- _Exercise data_
### src/rtl/i2c_reg_ctrl.sv
// I2C-driven 16x8 configuration register bank with a local host write/read port.
// Register 15 is a read-only count of completed I2C write transactions.
module i2c_reg_ctrl (
    input  logic         clk,
    input  logic         rst,
    input  logic [7:0]   i2c_byte,
    input  logic         i2c_byte_vld,
    input  logic         i2c_idle,
    input  logic         host_we,
    input  logic [3:0]   host_addr,
    input  logic [7:0]   host_wdata,
    output logic         host_ack,
    input  logic [3:0]   host_raddr,
    output logic [7:0]   host_rdata,
    output logic [119:0] cfg_regs,
    output logic         cfg_update,
    output logic         busy
);

    typedef enum logic [2:0] {
        S_IDLE = 3'd0,
        S_DEV  = 3'd1,
        S_PTR  = 3'd2,
        S_DATA = 3'd3,
        S_READ = 3'd4
    } state_t;

    state_t     r_state;
    logic [3:0] r_ptr;
    logic       r_wrote;
    logic       r_cfg_update;
    logic       r_host_armed;
    logic [7:0] r_rdata;
    logic [7:0] r_bank [0:15];

    logic       w_i2c_wr;
    logic       w_host_wr;
    logic       w_txn_done;

    // A data byte claims the bank port only when it actually lands in a writable register.
    assign w_i2c_wr   = (r_state == S_DATA) && i2c_byte_vld && !i2c_idle && (r_ptr != 4'd15);
    assign w_host_wr  = host_we && r_host_armed && !w_i2c_wr && !rst;
    assign w_txn_done = (r_state == S_DATA) && i2c_idle && r_wrote;

    assign host_ack   = w_host_wr;
    assign host_rdata = r_rdata;
    assign cfg_update = r_cfg_update;
    assign busy       = (r_state != S_IDLE);

    genvar g;
    generate
        for (g = 0; g < 15; g = g + 1) begin : g_cfg
            assign cfg_regs[8*g +: 8] = r_bank[g];
        end
    endgenerate

    // Transaction FSM: STOP (i2c_idle) wins over any byte arriving in the same cycle.
    always_ff @(posedge clk) begin
        if (rst) begin
            r_state      <= S_IDLE;
            r_ptr        <= 4'd0;
            r_wrote      <= 1'b0;
            r_cfg_update <= 1'b0;
        end else begin
            r_cfg_update <= 1'b0;
            if ((r_state != S_IDLE) && i2c_idle) begin
                r_state      <= S_IDLE;
                r_wrote      <= 1'b0;
                r_cfg_update <= w_txn_done;
            end else begin
                case (r_state)
                    S_IDLE: begin
                        if (!i2c_idle) begin
                            r_state <= S_DEV;
                            r_wrote <= 1'b0;
                        end else begin
                            r_state <= S_IDLE;
                        end
                    end
                    S_DEV: begin
                        if (i2c_byte_vld) begin
                            r_state <= i2c_byte[0] ? S_READ : S_PTR;
                        end else begin
                            r_state <= S_DEV;
                        end
                    end
                    S_PTR: begin
                        if (i2c_byte_vld) begin
                            r_ptr   <= i2c_byte[3:0];
                            r_state <= S_DATA;
                        end else begin
                            r_state <= S_PTR;
                        end
                    end
                    S_DATA: begin
                        if (i2c_byte_vld) begin
                            r_ptr   <= r_ptr + 4'd1;
                            r_wrote <= 1'b1;
                        end else begin
                            r_ptr   <= r_ptr;
                        end
                    end
                    S_READ: begin
                        r_state <= S_READ;
                    end
                    default: begin
                        r_state <= S_IDLE;
                    end
                endcase
            end
        end
    end

    // Register bank: I2C data first, host write otherwise; reg 15 only moves as the counter.
    always_ff @(posedge clk) begin
        if (rst) begin
            for (int i = 0; i < 16; i++) begin
                r_bank[i] <= 8'h00;
            end
        end else begin
            if (w_i2c_wr) begin
                r_bank[r_ptr] <= i2c_byte;
            end else if (w_host_wr && (host_addr != 4'd15)) begin
                r_bank[host_addr] <= host_wdata;
            end
            if (w_txn_done) begin
                r_bank[15] <= r_bank[15] + 8'd1;
            end
        end
    end

    // Host request re-arms only after host_we has been seen low once.
    always_ff @(posedge clk) begin
        if (rst) begin
            r_host_armed <= 1'b1;
        end else if (!host_we) begin
            r_host_armed <= 1'b1;
        end else if (w_host_wr) begin
            r_host_armed <= 1'b0;
        end else begin
            r_host_armed <= r_host_armed;
        end
    end

    // Registered read port.
    always_ff @(posedge clk) begin
        if (rst) begin
            r_rdata <= 8'h00;
        end else begin
            r_rdata <= r_bank[host_raddr];
        end
    end

endmodule

### config.mk
export PLATFORM = sky130hd
export DESIGN_NAME = i2c_reg_ctrl
export DESIGN_NICKNAME = d
export VERILOG_FILES = /design/src/rtl/i2c_reg_ctrl.sv
export SDC_FILE = /design/constraint.sdc
export NUM_CORES = 1
export LEC_CHECK = 0
export ABC_AREA = 1
export CAP_MARGIN = 20
export CORE_MARGIN = 1.5
export CORE_UTILIZATION = 40
export CTS_CLUSTER_SIZE = 24
export DETAILED_ROUTE_END_ITERATION = 8
export GPL_TIMING_DRIVEN = 0
export MAX_ROUTING_LAYER = met4
export PLACE_DENSITY_LB_ADDON = 0.2
export SYNTH_ARGS = -nofsm -noshare
export SYNTH_HDL_FRONTEND = slang
export SYNTH_SLANG_ARGS = --single-unit
### constraint.sdc
create_clock -name clk -period 3.7 [get_ports clk]
set_input_delay 0.74 -clock clk [delete_from_list [all_inputs] [get_ports clk]]
set_output_delay 0.74 -clock clk [all_outputs]
set_load 0.02 [all_outputs]
== After elaboration in Yosys (flattened, before gate mapping) ==
Memories as Yosys holds them, arrays and structs flattened. A register that Yosys moved wholly into a read port is not among the register bits.
Index checks and enable logic that the tools add are counted.
Storage, ports and cells
  word-level logic and storage cells: 74
  register bits after elaboration: 10
  memory bits (writable): 128
  bits of input ports: 29
  memories: 1
  output and inout port bits: 131
Operators by class
  $add $sub $neg: 2
  equality and inequality tests: 9
  muxes and demuxes: 30
  reduce and logical (&&, ||, !) cells: 24
  bitwise gates (word level): 3
Memory list
  r_bank: words 16, width 8, rd ports 17, clocked after memory_dff 1, wr ports 16, RTL line 34  | logic [7:0] r_bank [0:15];
Operators with widths (number)
  2-to-1 mux 8 bit: 3
  2-to-1 mux 1 bit: 18
  2-to-1 mux 4 bit: 4
  OR reduction 8 bit: 2
  case mux 3 bit (5 select lines): 1
  logical AND 1 bit: 10
  adder 8 x 1 -> 8 bit (second input constant): 1
  inequality test 4 bit (second input constant): 2
  case mux 4 bit (2 select lines): 1
  equality test 3 x 2 -> 1 bit (second input constant): 2
  2-to-1 mux 3 bit: 2
  inequality test 2 bit (second input constant): 3
  OR reduction 2 bit: 3
  adder 4 x 1 -> 4 bit (second input constant): 1
  AND reduction 4 bit: 1
  nonzero test 2 bit: 2
  equality test 3 x 1 -> 1 bit (second input constant): 1
  equality test 3 bit (second input constant): 1
  zero test 1 bit: 3
  zero test 3 bit: 1
  AND reduction 3 bit: 1
  nonzero test 3 bit: 1
  inverter 1 bit: 2
  case mux 1 bit (2 select lines): 1
  OR 1 bit: 1

== Depth between registers and ports, before layout ==
Gate-level depths: netlist of the first run.
  word-level depth: 14
  mapped depth: 13

== Worst setup path before layout of the first run ==
OpenSTA, ideal clock, no wires.
  path type: in2reg
  start point: input rst
  end point: memory r_bank[4][0], enable pin
  required time: 3.316 ns
  stages on the path: 11
  setup slack: 0.823 ns
  arrival time: 2.493 ns
  cells stage by stage: buf_4 > inv_4 > nand2_2 > nor2_4 > nand3_4 > buf_6 > nand2_2 > nand2_4 > nor2_4 > inv_2 > o21ai_0
RTL lines
  start, declared: RTL line 5  | input logic rst,
  end, declared: RTL line 34

==> impl_metrics.ini, run 1 <==
[clock_tree]
cts_max_path_buffers = 2
cts_made_buffers = 17
numClockSinks = 146
cts.clk_slew.worst_paths_ns = 0.06
h-tree-depth = 4
cts_root_buffer = clkbuf_16
post_cts_buffers = 0
clkLatencyLatePin_ns = 0.43
post_cts_resized = 0
cts_tree = yes
hold_buffers = 0

[synthesis]
ys_warn_count = 0
syn_avg_cell_area_um2 = 10.3
syn_area_um2 = 7240
ys.flop_type = edfxtp_1
ys_async_sr_fraction_pct = 0
synth.net_count = 737
synth_most_common_cell = nor2_1
ys_seq_area_share_pct = 58.0
synth.distinct_cells = 38
synth-edff-count = 128
synth_commonest_cells = nor2_1, edfxtp_1, o21ai_0
synth_top_area_share_pct = 53.1
synth_cells = 706
yosys.area.top_type = edfxtp_1
synth-seq-cells = 146
synth.area.top_cells = edfxtp_1, nor2_1, dfxtp_1

[floorplanning]
core_area_um2 = 17800
die_x_um = 138
die_height_um = 138
die_area_um2 = 18900
start_util_pct = 40.6
io_pins = 160
rows = 49

[placement]
dp_hpwl_um = 17700
pre_cts_slack_ns = 0.0192
place.gp.congestion = 0.942
port_buffers = 156

[layout]
nets = 916
synthToLayoutAreaGrowth_pct = 34.0
n_antenna_cell = 0
drive_gt1_share_pct = 14.3

[route]
drt_pass1_iterations = 5
avgRoutedWirePerCell_um = 21.1
drc = 0
drt_iter0_drc = 705
drt-total-wl_um = 23800
vias_per_cell = 5.53
ant_nets = 0
dr_total_vias = 6234

[worst_setup_path]
crit_required_ns = 3.84
crit_type = in -> reg
endpoint_kind = flip-flop
timing.critical_path.from = i2c_byte_vld
critPathCapture = r_bank[6][4]$_SDFFCE_PN0P_
worstRegToRegCells = 11
crit_arrival_ns = 3.22
crit_slowest_cell = o21ai_0
worstReg2RegStart = r_ptr[1]$_SDFFE_PP0P_
reg2reg_to = r_bank[6][4]$_SDFFCE_PN0P_
cp_num_cells = 11
crit_buf_inv = 3
critPathMaxStageDelay_ns = 0.65
cp_max_fo = 10
cp_common_cell = nand3_4
crit_chain = clkdlybuf4s50_1 > nand2_1 > nor2_2 > nand3_4 > nand3_4 > buf_6 > nand2_2 > nand2_4 > nand3_4 > o21ai_0 > clkbuf_2
crit_family = buffers and inverters
reg2reg_slack_ns = 0.89
startpoint_type = input port

[timing]
skew_ns = 0.00658
tns_ns = 0
finalCritPeriodShare_pct = 83.0
hold_viol = 0
rsz0062_at_grt = false
period_minus_slack_ns = 3.07
worst_slack_ns = 0.627
setup_viol = 0
fmax_mhz = 325
slew-limit-headroom_pct = 51.7
drv_slew = 0
max_slew.worst_pin.slew_ns = 0.717

[pwr]
powerDensity_nw_per_um2 = 439
peakVddDrop_mv = 0.376
power.total_mw = 4.27
static-leakage-power_nw = 3.61

[min_path]
hold_class = reg -> reg

[global_route]
grt_usage_pct = 26.6
busiest_layer = met2
grt_pass1_wl_um = 34500
antenna_found_initial = 0
grt_util_met2_pct = 41.5
grt.met3_usage_pct = 5.59
grt_pass1_vias = 5921
grt_max_degree = 17
overflow = 0
met1_usage_pct = 34.2

[job]
drv_cap = 0

[outcome]
outcome = completed
[final cells by class]
cell class              instances  area, µm²
fillers                      1603       8130
flip-flops and latches        146       4200
multi-input cells             474       2640
repair buffers                160       1590
clock buffers                  19        433
well taps                     229        287
plain buffers                  40        229
inverters                      46        176
clock inverters                13        160
[worst min-delay path: cells and delay by family, from the launching register on]
kind | cells | cell delay (ns)
flip-flops | 1 | 0.33
AND/OR/NAND/NOR | 1 | 0.07
AO/OA/AOI/OAI | 1 | 0.05
[per-layer routing]
metal	vias to the layer above	part of all wire, %
li1	2826	-
met1	3002	41
met2	343	47
met3	63	9.3
met4	0	2.8
met5	-	0
[placed cells by master (no fill, tap or decap), types with 10 or more instances in the layout]
master	instances
nor3_2	30
nand3_1	23
nor2_1	168
clkdlybuf4s50_1	156
clkbuf_16	17
buf_4	10
a21oi_1	16
o211ai_1	26
nand2_1	57
edfxtp_1	128
o22ai_1	12
clkbuf_1	27
inv_1	39
dfxtp_1	18
o21ai_0	68
nand2_2	15
[state kept, by name, summed over array words and instances, names as in the netlist]
register,cells
r_bank,128
host_rdata,8
r_ptr,4
r_state,3
cfg_update,1
r_host_armed,1
r_wrote,1
[worst min path at each step]
stage | start | endpoint | slack, ns | depth (start not counted)
floorplan | r_state[1]$_SDFFE_PP0P_ | r_state[1]$_SDFFE_PP0P_ | 0.46 | 2
global placement | r_state[1]$_SDFFE_PP0P_ | r_state[1]$_SDFFE_PP0P_ | 0.49 | 2
detailed placement | r_state[1]$_SDFFE_PP0P_ | r_state[1]$_SDFFE_PP0P_ | 0.49 | 2
CTS | r_state[1]$_SDFFE_PP0P_ | r_state[1]$_SDFFE_PP0P_ | 0.50 | 2
global route | r_state[1]$_SDFFE_PP0P_ | r_state[1]$_SDFFE_PP0P_ | 0.53 | 2
finish | r_state[1]$_SDFFE_PP0P_ | r_state[1]$_SDFFE_PP0P_ | 0.51 | 2
[logic make-up after synthesis]
group	share of synthesized area (%)
compound gates	13.3
xor+xnor	0.242
fa+ha+maj	0.345
buf+inv	5.60
flops	58.0
simple gates	22.5
[power breakdown]
group | switching, mW | internal [mW]
clock network | 0.695 | 1.06
logic | 0.391 | 0.216
registers | 0.0487 | 1.86
[per-stage QoR]
step	cell area [µm²]	util (%)	hold WS (ns)	std cells
3_5_place_dp	9100	51.0	0.489	1092
2_1_floorplan	7240	-	0.465	706
5_1_grt	9710	54.4	0.530	1127
4_1_cts	9690	54.3	0.498	1124
6_report	9710	54.4	0.506	1127
3_3_place_gp	9090	51.0	0.490	1091
Note: power is estimated with default switching activity, not from simulation.
==> run 2: changes to the inputs <==
- clock period: 3.7 -> 2.74 ns (I/O delays scaled with it)
==> impl_metrics.ini, run 2 (same netlist as run 1, synthesis figures left out) <==
[worst_setup_path]
timing.critical_path.from = host_raddr[0]
crit_type = in -> reg
crit_chain = clkdlybuf4s50_1 > clkbuf_1 > clkbuf_1 > o211ai_1 > o211ai_1 > o211ai_1 > a21oi_1
crit_required_ns = 3.08
cp_common_cell = o211ai_1
crit_arrival_ns = 2.95
cp_max_fo = 10
endpoint_kind = flip-flop
worstRegToRegCells = 11
startpoint_type = input port
worstReg2RegStart = r_ptr[1]$_SDFFE_PP0P_
critPathMaxStageDelay_ns = 0.58
crit_slowest_cell = clkdlybuf4s50_1

[route]
drt_pass1_iterations = 6
drt_iter0_drc = 655
avgRoutedWirePerCell_um = 21.3
drc = 0
dr_total_vias = 6290
vias_per_cell = 5.60
ant_nets = 0
drt-total-wl_um = 23900

[timing]
hold_viol = 0
fmax_mhz = 383
setup_viol = 0
holdWs_ns = 0.383
skew_ns = 0.00703
period_minus_slack_ns = 2.61
finalCritPeriodShare_pct = 95.3
slew-limit-headroom_pct = 52.8
tns_ns = 0
drv_slew = 0
max_slew.worst_pin.slew_ns = 0.708

[global_route]
overflow = 0
grt_usage_pct = 26.6
grt_pass1_vias = 5921
antenna_found_initial = 0
grt_max_degree = 17
grt_pass1_wl_um = 34500

[layout]
stdcell_count = 1124
mostFrequentLayoutCell = nor2_1
design_area_um2 = 9740
nets = 913
largest_reg_flops = 128
synthToLayoutAreaGrowth_pct = 34.4
final_cell_mix = nor2_1, clkdlybuf4s50_1, edfxtp_1
top_register = r_bank
final_util_pct = 54.6
drive_gt1_share_pct = 15.9
n_antenna_cell = 0

[pwr]
powerDensity_nw_per_um2 = 593
static-leakage-power_nw = 3.63
peakVddDrop_mv = 0.500

[floorplanning]
die_x_um = 138
rows = 49
start_util_pct = 40.6
die_area_um2 = 18900
io_pins = 160
core_area_um2 = 17800
die_height_um = 138

[placement]
place.gp.congestion = 0.942
postPlaceCellArea_um2 = 9100
dpl.cell_count = 1092
dp_hpwl_um = 17700
port_buffers = 156

[clock_tree]
cts_max_path_buffers = 2
cts_tree = yes
numClockSinks = 146
clkLatencyLatePin_ns = 0.43
cts_made_buffers = 17
h-tree-depth = 4
cts_root_buffer = clkbuf_16
cts.clk_slew.worst_paths_ns = 0.06

[min_path]
hold_class = in -> reg
hold_depth = 2
worstHoldStart = rst

[job]
drv_cap = 0

[outcome]
outcome = completed
## run 2: power breakdown
| part | internal (mW) | switching (mW) | total, mW |
|---|---|---|---|
| clock | 1.43 | 0.945 | 2.37 |
| sequential | 2.51 | 0.0663 | 2.57 |
| combinational | 0.292 | 0.530 | 0.822 |
| total | 4.23 | 1.54 | 5.77 |
## run 2: final timing paths
check / to / slack [ns]
hold / removal: r_ptr[1]$_SDFFE_PP0P_ / 0.38
setup reg to reg: r_bank[5][6]$_SDFFCE_PN0P_ / 0.25
hold reg to reg: r_state[1]$_SDFFE_PP0P_ / 0.51
setup / recovery: host_rdata[2]$_SDFF_PP0_ / 0.13
## run 2: what timing repair did
action / 4_1_cts / 5_1_grt
hold buffers: 0 / 0
resized for setup: 4 / 21
setup buffers: 0 / 0
endpoints found under the setup margin: 32 / 111
gates cloned: 0 / 0
## run 2: cell type report
cell class	instances	area [µm²]
Buffer	40	233
Clock buffer	19	433
Clock inverter	13	160
Fill cell	1600	8100
Inverter	46	176
Multi-Input combinational cell	474	2670
Sequential cell	146	4200
Tap cell	229	287
Timing Repair Buffer	157	1570
## run 2: metal layers
layer	share of wire, %	GRT usage (%)	up-vias
li1	-	-	2827
met1	40	34.2	3036
met2	47	41.5	373
met3	9.9	5.59	54
met4	2.6	10.4	0
met5	0	-	-
## run 2: critical path: cells and delay by family
| family | cells | cell delay, ns |
|---|---|---|
| buffers and inverters | 3 | 1.58 |
| AO/OA/AOI/OAI | 4 | 0.82 |
## run 2: through the flow
stage          power (mW)  setup slack (ns)
3_3_place_gp         3.42            -0.706
4_1_cts              5.75            0.0162
5_1_grt              5.90          -0.00513
2_1_floorplan        3.04            0.0548
6_report             5.77             0.130
3_5_place_dp         3.43            -0.749
==> run 3: changes to the inputs <==
- SKIP_LAST_GASP: not set -> 1
- clock period: 2.74 -> 3.4 ns (I/O delays scaled with it)
==> results of run 3 <==
The final DEF is identical to that of run 1. Status: completed.
Main changes from that run: setup slack after placement 0.0192 ns -> -0.221 ns; setup slack after layout 0.627 ns -> 0.387 ns; register-to-register setup slack 0.89 ns -> 0.59 ns; total power 4.27 mW -> 4.64 mW; worst IR drop on VDD 0.376 mV -> 0.409 mV
==> RTL change, RTL diff (settings of run 2) <==
Encoding of `state_t`: now Gray code (3 bits for 5 states).
--- a/src/rtl/i2c_reg_ctrl.sv
+++ b/src/rtl/i2c_reg_ctrl.sv
@@ -18,11 +18,11 @@
 );
 
     typedef enum logic [2:0] {
-        S_IDLE = 3'd0,
-        S_DEV  = 3'd1,
-        S_PTR  = 3'd2,
-        S_DATA = 3'd3,
-        S_READ = 3'd4
+        S_IDLE = 3'b000,
+        S_DEV  = 3'b001,
+        S_PTR  = 3'b011,
+        S_DATA = 3'b010,
+        S_READ = 3'b110
     } state_t;
 
     state_t     r_state;
Function: same outputs for any inputs over 4 cycles, from zero or initial values and one cycle with rst high; so few cycles prove little.
==> RTL change against run 2 <==
- register-to-register slack got worse by 0.05 ns
- setup slack lost 0.020 ns
- maximum frequency shrank 0.75%
- sequential cell count did not move
- clock power is 5% lower
- routed wire length increased by 3.4%
- largest cell class unchanged
- critical path depth increased by 5
- area after synthesis is 1.1% higher
- total power shrank 1.4%
- synthesized cell count down 1.4%
- critical endpoint is now r_bank[11][3]
- first-iteration DRC count is 19% higher
- cell area increased by 0.71%
==> RTL change: results (changes against run 2) <==
----------------------------------------------------
[Route]
  Routed metal-1 wire length ... 10.09 mm (+5.2%)
  Detailed-routed wire length on met2 ... 11.19 mm (-1.1%)
  Wire length on met3 ... 2.479 mm (+4.3%)
  Violation count after the first detailed-routing iteration ... 780 (+19%)
  Average wire per standard cell ... 22.16 um (+4.2%)
  Number of iterations in the first detailed-routing pass ... 5 (-1)
  Number of vias per cell ... 5.624 (+0.50%)

[Synth]
  Number of library cell types mapped by synthesis ... 42 (+11%)
  Seq/Total Area, Yosys ... 57.38% (-0.65 points)
  Gate count after technology mapping ... 696 (-1.4%)
  Syn nets ... 727 (-1.4%)
  Ranking of synthesized cells by area ... sky130_fd_sc_hd__edfxtp_1 52%, sky130_fd_sc_hd__nor2_1 7.9%, sky130_fd_sc_hd__o21ai_0 5.1%
  Yosys warning total ... 0 (unchanged)
  Commonest cells post-synth ... 154 x sky130_fd_sc_hd__nor2_1, 128 x sky130_fd_sc_hd__edfxtp_1, 75 x sky130_fd_sc_hd__o21ai_0

[Global route]
  Total routing usage reported by global routing ... 26.84% (+0.21 points)
  First-pass GRT wire length ... 36.77 mm (+6.6%)
  Vias in the first global route ... 5974 (+0.90%)

[Critical path]
  CP arrival ... 2.74 ns (-0.21 ns)
  Cell family contributing the most delay on the critical path ... simple AND/OR/NAND/NOR gates
  Worst stage delay on the critical path ... 0.53 ns (-0.05 ns)
  Number of cell instances on the worst register-to-register path ... 10 (-1)
  Reg-to-reg slack, setup ... 0.20 ns (-0.05 ns)

[CTS]
  Clock insertion delay at the later pin of the skew report ... 0.43 ns (about the same)
  H-tree lvl count ... 4 (unchanged)

[Finish]
  Number of flip-flops under the largest register name ... 128 (unchanged)
  Final-stage net count ... 904 (-0.99%)
  Non-Filler Instances ... 1115 (-0.80%)
  Fraction of final layout cells with drive strength greater than 1 ... 15.91% (+0.048 points)

[STA]
  Worst slew pin tran ... 0.7958 ns (+0.08791 ns)
  Setup slack after layout ... 0.1105 ns (-0.01966 ns)
  Clock Skew ... 0.005109 ns (-0.001926 ns)

[Min path]
  Worst min path class ... flop to flop

[Pwr]
  Total net switching power ... 0.001560 W (+1.2%)
  Static leakage ... 3.752 nW (+3.4%)

[Placed design]
  Cells after DPL ... 1083 (-0.82%)
  Final RePlAce weighted congestion ... 0.9871 (+4.8%)
  Count of port buffers added during placement ... 157 (+0.64%)
  Post-detail-place hpwl ... 18.06 mm (+2.2%)
  Post-placement worst setup slack ... -0.9435 ns (-0.1947 ns)

[Run status]
  Outcome ... finished, final reports clean

----------------------------------------------------
[RTL change: changes by cell type after synthesis, moves of 4 or more]
cell	delta
sky130_fd_sc_hd__o221ai_1	+12
sky130_fd_sc_hd__a21oi_1	+4
sky130_fd_sc_hd__nor2_1	-14
sky130_fd_sc_hd__nand2_4	+10
sky130_fd_sc_hd__nand2_2	-10
sky130_fd_sc_hd__o211ai_1	-13
sky130_fd_sc_hd__o21ai_0	+7
[RTL change: power groups by stage]
stage / Combinational, W / Clock [W] / Sequential [W]
floorplan: 0.000354 / 0 / 0.00270
global placement: 0.000820 / 0 / 0.00263
detailed placement: 0.000828 / 0 / 0.00263
CTS: 0.000834 / 0.00226 / 0.00258
global route: 0.000890 / 0.00235 / 0.00259
finish: 0.000845 / 0.00226 / 0.00259
[RTL change: final timing paths]
check | start | to
min | r_wrote | r_wrote
min reg2reg | r_wrote | r_wrote
max | i2c_byte_vld | r_bank[11][3]
max reg2reg | r_ptr[1] | r_bank[8][7]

- _Task_
Going back over the entries above, copy word for word every line from the one that has "export VERILOG_FILES = /design/src/rtl/i2c_reg_ctrl.sv" on through the one that has "create_clock -name clk".

- _Response area_
export VERILOG_FILES = /design/src/rtl/i2c_reg_ctrl.sv
export SDC_FILE = /design/constraint.sdc
export NUM_CORES = 1
export LEC_CHECK = 0
export ABC_AREA = 1
export CAP_MARGIN = 20
export CORE_MARGIN = 1.5
export CORE_UTILIZATION = 40
export CTS_CLUSTER_SIZE = 24
export DETAILED_ROUTE_END_ITERATION = 8
export GPL_TIMING_DRIVEN = 0
export MAX_ROUTING_LAYER = met4
export PLACE_DENSITY_LB_ADDON = 0.2
export SYNTH_ARGS = -nofsm -noshare
export SYNTH_HDL_FRONTEND = slang
export SYNTH_SLANG_ARGS = --single-unit
### constraint.sdc
create_clock -name clk -period 3.7 [get_ports clk]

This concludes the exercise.